It’s gone cold again, as the weakening jet stream brings more Arctic weather south of where it should. Temperatures here are dipping to 7ºC (feels like 0ºC), but in California again temperatures are plummeting to -18ºC as ice storms bring snow and flooding to a region already hammered by ‘once in a lifetime’ weather events over the course of winter. Here, I worry about the frogs, about the bumblebees I have already seen out of hibernation, about the hedgehogs. Again, the up-and-down cycle of mild then cold weather is no good for wildlife. If we have a deep freeze, how will I protect the frogspawn?

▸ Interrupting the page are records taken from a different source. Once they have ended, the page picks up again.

===== src/rtl/mem_io_unit_pkg.sv =====
// Shared types and defaults for the memory/IO access stage.
// Holds FSM states, decoded access kinds and the access decoder.
package mem_io_pkg;

  localparam int          MEM_ADDR_W_DEF = 14;
  localparam logic [21:0] IO_BASE_HI_DEF = 22'h3FFFFF;
  localparam int          IO_TIMEOUT_DEF = 255;

  typedef enum logic [1:0] {
    ST_IDLE,
    ST_MEM_RD,
    ST_IO_WAIT,
    ST_DONE
  } state_t;

  typedef enum logic [2:0] {
    ACC_NONE,
    ACC_MEM_RD,
    ACC_MEM_WR,
    ACC_IO_RD,
    ACC_IO_WR
  } acc_t;

  // Load+store together is a store.
  function automatic acc_t decode_acc(
    input logic        rd,
    input logic        wr,
    input logic [31:0] a,
    input logic [21:0] base
  );
    logic isio;
    acc_t acc;
    isio = (a[31:10] == base);
    acc  = ACC_NONE;
    unique case (1'b1)
      wr:        acc = isio ? ACC_IO_WR : ACC_MEM_WR;
      rd && !wr: acc = isio ? ACC_IO_RD : ACC_MEM_RD;
      default:   acc = ACC_NONE;
    endcase
    return acc;
  endfunction

endpackage


===== src/rtl/mem_io_unit_if.sv =====
// RAM and IO device bus of the memory/IO stage.
// master: the access unit; slave: data RAM plus IO devices.
interface mem_io_unit_if #(
  parameter int MEM_ADDR_W = 14
);

  logic [MEM_ADDR_W-1:0] mem_addr;
  logic [31:0]           mem_wdata;
  logic                  mem_we;
  logic [31:0]           mem_rdata;
  logic [9:0]            io_addr;
  logic [31:0]           io_wdata;
  logic                  io_we;
  logic                  io_req;
  logic                  io_ack;
  logic [31:0]           io_rdata;

  modport master (
    output mem_addr, mem_wdata, mem_we,
    output io_addr, io_wdata, io_we, io_req,
    input  mem_rdata, io_ack, io_rdata
  );

  modport slave (
    input  mem_addr, mem_wdata, mem_we,
    input  io_addr, io_wdata, io_we, io_req,
    output mem_rdata, io_ack, io_rdata
  );

endinterface


===== src/rtl/mem_io_unit_io_timeout_counter.sv =====
// Loadable up-counter timing an outstanding IO request.
// Ports: clock, reset (sync, low), load (clear), en (count), tc.
module io_timeout_counter #(
  parameter int LIMIT = 255,
  parameter int W     = 8
) (
  input  logic clock,
  input  logic reset,
  input  logic load,
  input  logic en,
  output logic tc
);

  logic [W-1:0] count;

  always_ff @(posedge clock) begin
    if (!reset) begin
      count <= '0;
    end else if (load) begin
      count <= '0;
    end else if (en) begin
      count <= count + W'(1);
    end
  end

  assign tc = (count == W'(LIMIT - 1));

endmodule


===== src/rtl/mem_io_unit.sv =====
// Memory/IO access stage: sequences RAM and IO accesses, stalls core.
// Ports: clock, reset, MemRead/MemWrite/addr/wdata in; read_data/stall/misalign/io_err out; bus.
module mem_io_unit
  import mem_io_pkg::*;
#(
  parameter int          MEM_ADDR_W = MEM_ADDR_W_DEF,
  parameter logic [21:0] IO_BASE_HI = IO_BASE_HI_DEF,
  parameter int          IO_TIMEOUT = IO_TIMEOUT_DEF
) (
  input  logic          clock,
  input  logic          reset,
  input  logic          MemRead,
  input  logic          MemWrite,
  input  logic [31:0]   addr,
  input  logic [31:0]   wdata,
  output logic [31:0]   read_data,
  output logic          stall,
  output logic          misalign,
  output logic          io_err,
  mem_io_unit_if.master bus
);

  localparam int CNT_W = (IO_TIMEOUT > 1) ? $clog2(IO_TIMEOUT) : 1;

  state_t state;
  state_t state_nx;
  acc_t   acc;
  logic   active;
  logic   unaligned;
  logic   mem_we;
  logic   cnt_load;
  logic   cnt_en;
  logic   tc;

  assign active    = MemRead | MemWrite;
  assign unaligned = (addr[1:0] != 2'b00);
  // Misaligned accesses are dropped entirely.
  assign acc = unaligned ? ACC_NONE
             : decode_acc(MemRead, MemWrite, addr, IO_BASE_HI);

  assign bus.mem_addr  = addr[MEM_ADDR_W+1:2];
  assign bus.mem_wdata = wdata;
  assign bus.mem_we    = mem_we;

  io_timeout_counter #(
    .LIMIT (IO_TIMEOUT),
    .W     (CNT_W)
  ) u_tmo (
    .clock (clock),
    .reset (reset),
    .load  (cnt_load),
    .en    (cnt_en),
    .tc    (tc)
  );

  always_comb begin
    state_nx = state;
    stall    = 1'b0;
    mem_we   = 1'b0;
    cnt_load = 1'b0;
    cnt_en   = 1'b0;
    unique case (state)
      ST_IDLE: begin
        unique case (acc)
          ACC_MEM_WR: mem_we = 1'b1;
          ACC_MEM_RD: begin
            stall    = 1'b1;
            state_nx = ST_MEM_RD;
          end
          ACC_IO_RD, ACC_IO_WR: begin
            stall    = 1'b1;
            cnt_load = 1'b1;
            state_nx = ST_IO_WAIT;
          end
          default: ;
        endcase
      end
      ST_MEM_RD: begin
        stall    = 1'b1;
        state_nx = ST_DONE;
      end
      ST_IO_WAIT: begin
        stall = 1'b1;
        if (bus.io_ack || tc) begin
          state_nx = ST_DONE;
        end else begin
          cnt_en = 1'b1;
        end
      end
      ST_DONE: state_nx = ST_IDLE;
      default: state_nx = ST_IDLE;
    endcase
  end

  always_ff @(posedge clock) begin
    if (!reset) begin
      state        <= ST_IDLE;
      read_data    <= '0;
      bus.io_req   <= 1'b0;
      bus.io_we    <= 1'b0;
      bus.io_addr  <= '0;
      bus.io_wdata <= '0;
      io_err       <= 1'b0;
      misalign     <= 1'b0;
    end else begin
      state    <= state_nx;
      misalign <= (state == ST_IDLE) && active && unaligned;
      unique case (state)
        ST_IDLE: begin
          if (acc == ACC_IO_RD || acc == ACC_IO_WR) begin
            bus.io_req   <= 1'b1;
            bus.io_addr  <= addr[9:0];
            bus.io_wdata <= wdata;
            bus.io_we    <= (acc == ACC_IO_WR);
          end
        end
        ST_MEM_RD: read_data <= bus.mem_rdata;
        ST_IO_WAIT: begin
          // Ack on the terminal cycle still completes cleanly.
          if (bus.io_ack) begin
            bus.io_req <= 1'b0;
            if (!bus.io_we) read_data <= bus.io_rdata;
          end else if (tc) begin
            bus.io_req <= 1'b0;
            io_err     <= 1'b1;
            if (!bus.io_we) read_data <= '0;
          end
        end
        default: ;
      endcase
    end
  end

endmodule


===== src/flat_wrapper.sv =====
// flat-port wrapper written by rule: the top's interface ports become plain ports
module mem_io_unit_flat import mem_io_pkg::*;
#(
  parameter int          MEM_ADDR_W = MEM_ADDR_W_DEF,
  parameter logic [21:0] IO_BASE_HI = IO_BASE_HI_DEF,
  parameter int          IO_TIMEOUT = IO_TIMEOUT_DEF
)
  (clock, reset, MemRead, MemWrite, addr, wdata, read_data, stall, misalign, io_err, bus_mem_addr, bus_mem_wdata, bus_mem_we, bus_io_addr, bus_io_wdata, bus_io_we, bus_io_req, bus_mem_rdata, bus_io_ack, bus_io_rdata);
  mem_io_unit_if #(.MEM_ADDR_W(MEM_ADDR_W)) bus_i ();
  input  logic clock;
  input  logic reset;
  input  logic MemRead;
  input  logic MemWrite;
  input  logic [31:0] addr;
  input  logic [31:0] wdata;
  output logic [31:0] read_data;
  output logic stall;
  output logic misalign;
  output logic io_err;
  output wire logic [$bits(bus_i.mem_addr)-1:0] bus_mem_addr;
  output wire logic [$bits(bus_i.mem_wdata)-1:0] bus_mem_wdata;
  output wire logic [$bits(bus_i.mem_we)-1:0] bus_mem_we;
  output wire logic [$bits(bus_i.io_addr)-1:0] bus_io_addr;
  output wire logic [$bits(bus_i.io_wdata)-1:0] bus_io_wdata;
  output wire logic [$bits(bus_i.io_we)-1:0] bus_io_we;
  output wire logic [$bits(bus_i.io_req)-1:0] bus_io_req;
  input wire logic [$bits(bus_i.mem_rdata)-1:0] bus_mem_rdata;
  input wire logic [$bits(bus_i.io_ack)-1:0] bus_io_ack;
  input wire logic [$bits(bus_i.io_rdata)-1:0] bus_io_rdata;
  assign bus_mem_addr = bus_i.mem_addr;
  assign bus_mem_wdata = bus_i.mem_wdata;
  assign bus_mem_we = bus_i.mem_we;
  assign bus_io_addr = bus_i.io_addr;
  assign bus_io_wdata = bus_i.io_wdata;
  assign bus_io_we = bus_i.io_we;
  assign bus_io_req = bus_i.io_req;
  assign bus_i.mem_rdata = bus_mem_rdata;
  assign bus_i.io_ack = bus_io_ack;
  assign bus_i.io_rdata = bus_io_rdata;
  mem_io_unit #(.MEM_ADDR_W(MEM_ADDR_W), .IO_BASE_HI(IO_BASE_HI), .IO_TIMEOUT(IO_TIMEOUT)) u_core (.clock(clock), .reset(reset), .MemRead(MemRead), .MemWrite(MemWrite), .addr(addr), .wdata(wdata), .read_data(read_data), .stall(stall), .misalign(misalign), .io_err(io_err), .bus(bus_i));
endmodule

===== config.mk =====
export PLATFORM = sky130hd
export DESIGN_NAME = mem_io_unit_flat
export DESIGN_NICKNAME = d
export VERILOG_FILES = /design/src/rtl/mem_io_unit_pkg.sv /design/src/rtl/mem_io_unit_if.sv /design/src/rtl/mem_io_unit_io_timeout_counter.sv /design/src/rtl/mem_io_unit.sv /design/src/flat_wrapper.sv
export SDC_FILE = /design/constraint.sdc
export NUM_CORES = 1
export LEC_CHECK = 0
export ABC_AREA = 1
export CAP_MARGIN = 20
export CORE_UTILIZATION = 38
export CTS_CLUSTER_DIAMETER = 40
export DETAILED_ROUTE_END_ITERATION = 6
export PLACE_DENSITY_LB_ADDON = 0.05
export SLEW_MARGIN = 15
export SYNTH_ARGS = -nofsm -noshare
export SYNTH_HDL_FRONTEND = slang
export SYNTH_SLANG_ARGS = --single-unit

===== constraint.sdc =====
create_clock -name clock -period 1.8 [get_ports clock]
set_input_delay 0.18 -clock clock [delete_from_list [all_inputs] [get_ports clock]]
set_output_delay 0.18 -clock clock [all_outputs]
set_load 0.02 [all_outputs]

==> results of run 1 <==
-- layout by cell type (no fill, tap or decap), types with 3 or more instances in the layout --
cell             Yosys  routed
nand2_1            145     145
ha_1                 7       7
a21oi_1             39      39
nor2_2              25      26
nor2_1              75      74
dfxtp_1             88      88
o21ai_1             16      16
dlymetal6s2s_1       0       5
clkdlybuf4s50_1      0     251
inv_1               15      15
clkbuf_16            0       9
o21ai_0             26      26
buf_4               48      26
nand4_1              3       3
nand3_1             75      74
buf_12               0       3
-- critical path, cell delays in order (launching register included) --
cell and delay [ns]:
dfxtp_1 0.35, inv_1 0.09, ha_1 0.15, nand3_1 0.15, o21ai_4 0.35, nand2_1 0.15, buf_12 0.20, nand2_1 0.07
a21oi_1 0.06
-- sequential cells by signal, summed over array words and instances (netlist names) --
register,flops
u_core.read_data,32
u_core.bus.io_req,1
u_core.bus.io_we,1
u_core.bus.io_wdata,32
u_core.misalign,1
u_core.u_tmo.count,8
u_core.state,2
u_core.io_err,1
u_core.bus.io_addr,10
-- through the flow --
| stage | std cells | setup WS (ns) |
|---|---|---|
| 2_1_floorplan | 623 | 0.216 |
| 3_3_place_gp | 970 | -0.329 |
| 3_5_place_dp | 970 | -0.405 |
| 4_1_cts | 986 | 0.00107 |
| 5_1_grt | 987 | -0.0329 |
| 6_report | 987 | 0.0989 |
-- cell usage after synthesis (all sizes together) --
cell type,count
o21a,2
nand2,146
xnor2,2
clkinv,2
nor2,102
and3,1
clkbuf,10
or2,2
nor4,2
nand3,77
dfxtp,88
a21oi,40
nand4,3
buf,73
ha,7
nand3b,2
xor2,2
inv,18
o21ai,44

There would be a lot to protect; the frogs have almost completely filled the pond now. I’ve lost count of the number of blobs and there’s no way of knowing, congealed together as they are. After seven days there are still around 50 individuals going at it, with yet more arriving to the garden. I watch them land in the pond with a muted splash and then burrow through spawn to reach water. Mated females have left the pond already but many of the males have stuck around. This means there are now more males than females, which means mating balls are starting to form. Mating balls occur when two or more males cling to a female in the hope of being the one that gets to spawn with her. Science suggests this could be in the female’s best interests, as only the strongest, most determined male will win, and she may even encourage them to compete for her. But it often backfires: in an attempt to unseat their rivals, the males make the ‘ball’ roll around and around, often with long periods under water. She can drown.
I see two legs poking through pondweed and spawn, which don’t look right. I sit on the bench and watch. Sure enough, the legs are part of a mating ball, which is frantically being rolled by at least two males, it’s hard to tell. The female is dead; it is her pale, stiff legs I spot in the water. The males, I expect, are young and overexcited. I fish her out and they quickly jump off her. She’s been dead a while, poor thing, her tongue hanging out and the skin of her legs and belly rubbed clean off. What a way to go.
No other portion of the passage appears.